Back to my pet - I had to hire the most responsible person I knew who was willing to dog sit (and house sit) for cheap. Enter a kid who is always desperate to get away from his place. He has been a friend of the family since he was 10. Now he’s 18 and thinks he’s an adult. I felt he was the best choice under the circumstances. I honestly don’t know anyone else I could trust 100% not to throw parties or drink my beer while we were away. But I knew there was a downside to hiring him. He thinks he can get by in life doing as little as possible. He is nearly always sitting around with his laptop, and gets less sun than a mushroom. He has no desire to go to college. In fact, I think his only plan is to do nothing and mooch off his parents the rest of his life. So… he has until the fall to get a job and pay his parents rent or he’ll be kicked out of the house.

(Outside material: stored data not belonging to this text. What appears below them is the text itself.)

`src/rtl/sha_256_stream.sv`:
```
// Streaming SHA-256/SHA-224 core: absorbs pre-padded 512-bit blocks, chains H across
// the blocks of a message and presents the digest once the block tagged last completes.
module sha_256_stream #(
    parameter int MSG_SIZ     = 512,
    parameter int HASH_SIZE   = 256,
    parameter int RND_PER_CYC = 1,
    parameter int BLK_CNT_W   = 16
) (
    input  logic                 usr_clk,
    input  logic                 usr_reset_n,
    input  logic                 i_valid,
    output logic                 o_ready,
    input  logic [MSG_SIZ-1:0]   i_msg,
    input  logic                 i_last,
    input  logic                 i_mode,
    output logic                 o_valid,
    input  logic                 i_ready,
    output logic [HASH_SIZE-1:0] o_hash,
    output logic [BLK_CNT_W-1:0] o_blk_cnt,
    output logic                 o_busy
);

    generate
        if (MSG_SIZ != 512 || HASH_SIZE != 256 ||
            !(RND_PER_CYC == 1 || RND_PER_CYC == 2 || RND_PER_CYC == 4 || RND_PER_CYC == 8)) begin : g_bad_param
            $error("sha_256_stream: illegal parameter set");
        end
    endgenerate

    localparam logic [5:0] T_STEP = 6'(RND_PER_CYC);
    localparam logic [5:0] T_LAST = 6'(64 - RND_PER_CYC);

    localparam logic [31:0] K_ROM [64] = '{
        32'h428a2f98, 32'h71374491, 32'hb5c0fbcf, 32'he9b5dba5, 32'h3956c25b, 32'h59f111f1, 32'h923f82a4, 32'hab1c5ed5,
        32'hd807aa98, 32'h12835b01, 32'h243185be, 32'h550c7dc3, 32'h72be5d74, 32'h80deb1fe, 32'h9bdc06a7, 32'hc19bf174,
        32'he49b69c1, 32'hefbe4786, 32'h0fc19dc6, 32'h240ca1cc, 32'h2de92c6f, 32'h4a7484aa, 32'h5cb0a9dc, 32'h76f988da,
        32'h983e5152, 32'ha831c66d, 32'hb00327c8, 32'hbf597fc7, 32'hc6e00bf3, 32'hd5a79147, 32'h06ca6351, 32'h14292967,
        32'h27b70a85, 32'h2e1b2138, 32'h4d2c6dfc, 32'h53380d13, 32'h650a7354, 32'h766a0abb, 32'h81c2c92e, 32'h92722c85,
        32'ha2bfe8a1, 32'ha81a664b, 32'hc24b8b70, 32'hc76c51a3, 32'hd192e819, 32'hd6990624, 32'hf40e3585, 32'h106aa070,
        32'h19a4c116, 32'h1e376c08, 32'h2748774c, 32'h34b0bcb5, 32'h391c0cb3, 32'h4ed8aa4a, 32'h5b9cca4f, 32'h682e6ff3,
        32'h748f82ee, 32'h78a5636f, 32'h84c87814, 32'h8cc70208, 32'h90befffa, 32'ha4506ceb, 32'hbef9a3f7, 32'hc67178f2
    };

    localparam logic [31:0] IV_256 [8] = '{
        32'h6a09e667, 32'hbb67ae85, 32'h3c6ef372, 32'ha54ff53a,
        32'h510e527f, 32'h9b05688c, 32'h1f83d9ab, 32'h5be0cd19
    };
    localparam logic [31:0] IV_224 [8] = '{
        32'hc1059ed8, 32'h367cd507, 32'h3070dd17, 32'hf70e5939,
        32'hffc00b31, 32'h68581511, 32'h64f98fa7, 32'hbefa4fa4
    };

    typedef enum logic [2:0] {IDLE, WAIT_BLK, COMP, UPDATE, DONE} state_t;

    function automatic logic [31:0] rotr(input logic [31:0] x, input int n);
        return (x >> n) | (x << (32 - n));
    endfunction

    function automatic logic [31:0] big_sig0(input logic [31:0] x);
        return rotr(x, 2) ^ rotr(x, 13) ^ rotr(x, 22);
    endfunction

    function automatic logic [31:0] big_sig1(input logic [31:0] x);
        return rotr(x, 6) ^ rotr(x, 11) ^ rotr(x, 25);
    endfunction

    function automatic logic [31:0] small_sig0(input logic [31:0] x);
        return rotr(x, 7) ^ rotr(x, 18) ^ (x >> 3);
    endfunction

    function automatic logic [31:0] small_sig1(input logic [31:0] x);
        return rotr(x, 17) ^ rotr(x, 19) ^ (x >> 10);
    endfunction

    state_t                 state_q, state_d;
    logic [31:0]            h_q  [8];
    logic [31:0]            h_d  [8];
    logic [31:0]            wk_q [8];
    logic [31:0]            wk_d [8];
    logic [31:0]            w_q  [16];
    logic [31:0]            w_d  [16];
    logic [5:0]             t_q, t_d;
    logic                   mode_q, mode_d;
    logic                   last_q, last_d;
    logic [BLK_CNT_W-1:0]   blk_cnt_q, blk_cnt_d;
    logic [HASH_SIZE-1:0]   hash_q, hash_d;

    logic [31:0]            msg_w [16];
    logic [31:0]            wk_c  [8];
    logic [31:0]            win_c [16];
    logic [5:0]             k_idx;
    logic [31:0]            t1, t2, w_new;
    logic                   ready_c;

    genvar gi;
    generate
        for (gi = 0; gi < 16; gi++) begin : g_msg_word
            assign msg_w[gi] = i_msg[MSG_SIZ-1-32*gi -: 32];
        end
    endgenerate

    // RND_PER_CYC rounds chained combinationally; the window slides by one word per round.
    always_comb begin
        wk_c  = wk_q;
        win_c = w_q;
        k_idx = t_q;
        t1    = '0;
        t2    = '0;
        w_new = '0;
        for (int r = 0; r < RND_PER_CYC; r++) begin
            k_idx = t_q + 6'(r);
            t1 = wk_c[7] + big_sig1(wk_c[4]) + ((wk_c[4] & wk_c[5]) ^ (~wk_c[4] & wk_c[6]))
               + K_ROM[k_idx] + win_c[0];
            t2 = big_sig0(wk_c[0]) + ((wk_c[0] & wk_c[1]) ^ (wk_c[0] & wk_c[2]) ^ (wk_c[1] & wk_c[2]));
            w_new = small_sig1(win_c[14]) + win_c[9] + small_sig0(win_c[1]) + win_c[0];
            for (int j = 7; j > 0; j--) begin
                wk_c[j] = wk_c[j-1];
            end
            wk_c[4] = wk_c[4] + t1;
            wk_c[0] = t1 + t2;
            for (int j = 0; j < 15; j++) begin
                win_c[j] = win_c[j+1];
            end
            win_c[15] = w_new;
        end
    end

    assign ready_c = (state_q == IDLE) || (state_q == WAIT_BLK);

    always_comb begin
        state_d   = state_q;
        h_d       = h_q;
        wk_d      = wk_q;
        w_d       = w_q;
        t_d       = t_q;
        mode_d    = mode_q;
        last_d    = last_q;
        blk_cnt_d = blk_cnt_q;
        hash_d    = hash_q;
        case (state_q)
            IDLE: begin
                if (i_valid) begin
                    w_d       = msg_w;
                    mode_d    = i_mode;
                    last_d    = i_last;
                    h_d       = i_mode ? IV_224 : IV_256;
                    wk_d      = i_mode ? IV_224 : IV_256;
                    blk_cnt_d = BLK_CNT_W'(1);
                    t_d       = '0;
                    state_d   = COMP;
                end
            end
            WAIT_BLK: begin
                if (i_valid) begin
                    w_d     = msg_w;
                    last_d  = i_last;
                    wk_d    = h_q;
                    t_d     = '0;
                    state_d = COMP;
                    if (blk_cnt_q != '1) begin
                        blk_cnt_d = blk_cnt_q + BLK_CNT_W'(1);
                    end
                end
            end
            COMP: begin
                wk_d = wk_c;
                w_d  = win_c;
                t_d  = t_q + T_STEP;
                if (t_q == T_LAST) begin
                    state_d = UPDATE;
                end
            end
            UPDATE: begin
                for (int i = 0; i < 8; i++) begin
                    h_d[i] = h_q[i] + wk_q[i];
                end
                if (last_q) begin
                    for (int i = 0; i < 8; i++) begin
                        hash_d[255-32*i -: 32] = h_d[i];
                    end
                    // SHA-224 truncates to H0..H6; the low word is forced to zero.
                    if (mode_q) begin
                        hash_d[31:0] = '0;
                    end
                    state_d = DONE;
                end else begin
                    state_d = WAIT_BLK;
                end
            end
            DONE: begin
                if (i_ready) begin
                    state_d = IDLE;
                end
            end
            default: state_d = IDLE;
        endcase
    end

    always_ff @(posedge usr_clk) begin
        if (!usr_reset_n) begin
            state_q   <= IDLE;
            hash_q    <= '0;
            blk_cnt_q <= '0;
        end else begin
            state_q   <= state_d;
            hash_q    <= hash_d;
            blk_cnt_q <= blk_cnt_d;
        end
    end

    // Datapath state is only meaningful after an accept, so it carries no reset.
    always_ff @(posedge usr_clk) begin
        h_q    <= h_d;
        wk_q   <= wk_d;
        w_q    <= w_d;
        t_q    <= t_d;
        mode_q <= mode_d;
        last_q <= last_d;
    end

    assign o_ready   = ready_c;
    assign o_valid   = (state_q == DONE);
    assign o_busy    = (state_q != IDLE);
    assign o_hash    = hash_q;
    assign o_blk_cnt = blk_cnt_q;

endmodule

```
`config.mk`:
```
export PLATFORM = sky130hd
export DESIGN_NAME = sha_256_stream
export DESIGN_NICKNAME = d
export VERILOG_FILES = /design/src/rtl/sha_256_stream.sv
export SDC_FILE = /design/constraint.sdc
export NUM_CORES = 2
export LEC_CHECK = 0
export ABC_AREA = 1
export CAP_MARGIN = 20
export CORE_MARGIN = 2
export CORE_UTILIZATION = 47
export DETAILED_ROUTE_END_ITERATION = 12
export PLACE_DENSITY_LB_ADDON = 0.2
export SLEW_MARGIN = 20
export SYNTH_ARGS = -nofsm -noshare
export SYNTH_HDL_FRONTEND = slang
export SYNTH_SLANG_ARGS = --single-unit
```
`constraint.sdc`:
```
create_clock -name usr_clk -period 24.9 [get_ports usr_clk]
set_clock_uncertainty 0.15 [all_clocks]
set_input_delay 2.49 -clock usr_clk [delete_from_list [all_inputs] [get_ports usr_clk]]
set_output_delay 2.49 -clock usr_clk [all_outputs]
set_load 0.01 [all_outputs]
```
==> metrics.txt <==
vias in the first global route 75.55k; area occupied by multi-input gates 0.04237 mm2; die area 0.1855 mm2; HP Class flop to flop; Setup crit start kind flop; XOR/XNOR Fraction of Synth Area 4.073%; Worst Setup End Kind flop; final WL 368.1 mm; Synth Area in Simple Gates 22.93%; delay-heaviest family, CP compound AO/OA/AOI/OAI gates; most frequent cells after synthesis 3284 x nand2_1, 1354 x inv_1, 1032 x edfxtp_1; Die Wd 430.7 um; Slowest-stage cell, CP a221oi_1; R2R depth 34; Die Span Y 430.7 um; antenna violations before repair 50; Slew @ Worst Pin 1.158 ns; clock-pin slew on the worst setup and hold paths 0.06 ns; WP depth 34; number of synthesized flops with an enable pin 1032; CP required 25.31 ns; largest net degree at the start of global routing 249; Finish-stage setup viols 0; Syn Area/Cell 8.040 um2; minimum clock period after layout 8.285 ns; ranking of synthesized cells by area edfxtp_1 36%, nand2_1 14%, dfxtp_1 6.4%; Storage cell area 0.03650 mm2; initial core utilization 47.30%; Final HPWL DP 286.7 mm; count of final hold-check violations 0; fill cell count 16.95k; Area Overhead vs Synth 17.14%; row cnt 156; TNS Setup 0 ns; via count of the routed design 79.57k; root buf cell clkbuf_16; Mapped Nets 11.76k; count of different cell masters after synthesis 72; r2r setup slk 16.62 ns; #FFs+latches synth 1307; CP peak stage delay 0.75 ns; # hold bufs at CTS 0; most common cell in the netlist nand2_1; first-pass GRT wire length 520.1 mm; gpl congestion 1.029; Crit Path Class flop to flop; share of the synthesized area in the top cell type 36.21%; crit-path max FO 17; Hold Path Cell Cnt 2; arrival time worst endpoint 8.70 ns; compound-cell area share of the yosys netlist 12.01%; CTS resizes 0; MaxCap Viol Count 0; number of DRC markers in iteration 0 9951; layout cells sized above 1 3.724%; ANT nets after route 0; most used cell, CP nand2_1; Synth Instances 10.65k; ys flop type edfxtp_1; IO Count 793; leading area contributor after synthesis edfxtp_1; GRT Total Usage 38.43%; drt first pass iters 9; layout net count 12.38k; htree depth 4; final worst-path cycle share 33.27%; core area 0.1809 mm2; TritonCTS clock tree yes; status completed; crit path buf inv count 6; largest family of logic cells by synthesized area simple AND/OR/NAND/NOR gates; Slew headroom 21.95%; # Post-CTS Setup Buffers 0; clk_lat worst skew 0.83 ns; Post-synth ARST share 0%; Bufs on Longest Clock Path 3; synth warn 0; RSZ-0062 raised after global routing no; post-synthesis adder-cell area fraction 10.40%; mux cell area share after synthesis 0.01170%; total gr overflow 0; highest achievable clock rate 120.7 MHz; total CTS buffers 149; DRC 0; Slew Limit Fails 0; sequential share of the synthesized area 42.64%; buffers added on ports 792; mapped cell area 0.08559 mm2; routed wire length per instance 26.69 um; vias per std cell 5.770; Clock Sinks 1307
==> cells by family after synthesis <==
| kind of cell | count (synthesis) |
|---|---|
| fa+ha+maj | 593 |
| compound gates | 1749 |
| buf+inv | 1755 |
| mux | 1 |
| xor+xnor | 398 |
| simple gates | 4842 |
| flops | 1307 |
==> state kept, by name, summed over array words and instances, names as in the netlist <==
signal	cells
wk_q	64
o_hash	256
o_blk_cnt	16
h_q	256
state_q	3
last_q	1
wk_c	192
w_q	512
t_q	6
mode_q	1
==> worst min-delay path, delay by kind of cell, from the launching register on <==
kind / cells / cell delay, ns
AND/OR/NAND/NOR: 1 / 0.06
flip-flops: 1 / 0.30
AO/OA/AOI/OAI: 1 / 0.05
==> placed cells by master, fill, tap and decap left out, drive strengths merged, types with 6 or more instances in the layout <==
cell	n
nand2	3296
a21boi	18
a21oi	626
buf	58
inv	1385
clkbuf	192
nor2	711
dfxtp	275
o211ai	190
o221a	8
clkdlybuf4s50	791
xnor2	176
xor2	222
a22o	12
a211oi	16
o21ai	560
o21a	16
o21bai	69
diode	35
fa	197
nand3	570
o221ai	18
bufinv	6
clkinv	61
o22ai	10
nand4	68
edfxtp	1032
nand3b	20
a31oi	106
o31ai	11
nor4	26
ha	396
a21o	43
nor3	85
or2	57
a221oi	14
==> metal layers <==
layer / wire length (um) / up-vias / track usage, %
met5: 115 / - / 0
met4: 20830 / 18 / 19.79
met3: 34210 / 788 / 7.577
met2: 166200 / 4068 / 59.95
met1: 146800 / 38300 / 50.75
li1: - / 36400 / -
==> through the flow <==
step	instances	instance area (um2)	util (%)	worst slack (ns)	hold slack, ns
3_5_place_dp	13490	95430	52.74	16.76	0.3054
6_report	13790	100300	55.41	16.62	0.3123
2_1_floorplan	10650	85590	-	3.083	0.3356
3_3_place_gp	13490	95430	52.74	16.82	0.3027
5_1_grt	13780	100200	55.40	15.85	0.3321
4_1_cts	13760	100100	55.34	16.74	0.3134
==> final cells by class <==
| type | instances | area share (%) |
|---|---|---|
| clock buffers | 191 | 3.979 |
| diodes | 35 | 0.08736 |
| well taps | 2370 | 2.958 |
| inverters | 1377 | 5.171 |
| repair buffers | 850 | 8.434 |
| multi-input cells | 7583 | 42.27 |
| flip-flops and latches | 1307 | 36.40 |
| clock inverters | 79 | 0.7002 |
==> final timing paths <==
kind,from,end
setup / recovery,t_q[0],wk_c[218]
hold / removal,o_hash[10],o_hash[10]
setup reg to reg,t_q[0],wk_c[218]
hold reg to reg,o_hash[10],o_hash[10]
Power is left out: the tool's default activity adds up to more than one toggle a clock period on the data nets, which glitch-free logic cannot reach.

When he does ever decide to get a job he wants to live with us and pay me rent in order to escape his family drama. Well, he says his mom wants to take so much of his money he’ll be trapped at home forever. But when we came back from our vacation I soon could see where his parents were coming from...

When we walked into the house the first thing we noticed was an awful smell. Very pungent. I wanted to puke. It turned out it wasn’t him, but dog urine. Apparently there was a day when he was gone too long and didn’t get back in time. So what did he do?! Well, he obviously didn’t clean it up.

Strike one.

In the kitchen I found dirty dishes piled up in and around the sink. Every cup and bowl, all of my pots, and a pile of silverware. You’d think he would have the decency to wash his own dirty dishes?! But again, he chose to leave the work for me.

Strike two.

My dog was so happy to see us. But after the first 24 hours I realized something about her wasn’t right. She looked… so… dumb. She looks incredibly stupid all of the time now. I don’t know what I can do, but just hope that it wears off. And not only does she look like a few pancakes short of a stack, but she is acting like it too. Nearly every time I call her to go outside she just sits there and stares at me, grinning and refusing to move. She’ll slowly come over when it’s potty time but I have to practically push her out the door. All she wants to do is lay around. She used to love being outside, and went out every chance she got. Now she is just like the dog sitter she had looking after her for a week.

Strike three.

Good luck, kid. You’re going to need it. If I were you I’d start by doing everything your parents say. Maybe then, they won’t charge you so much rent.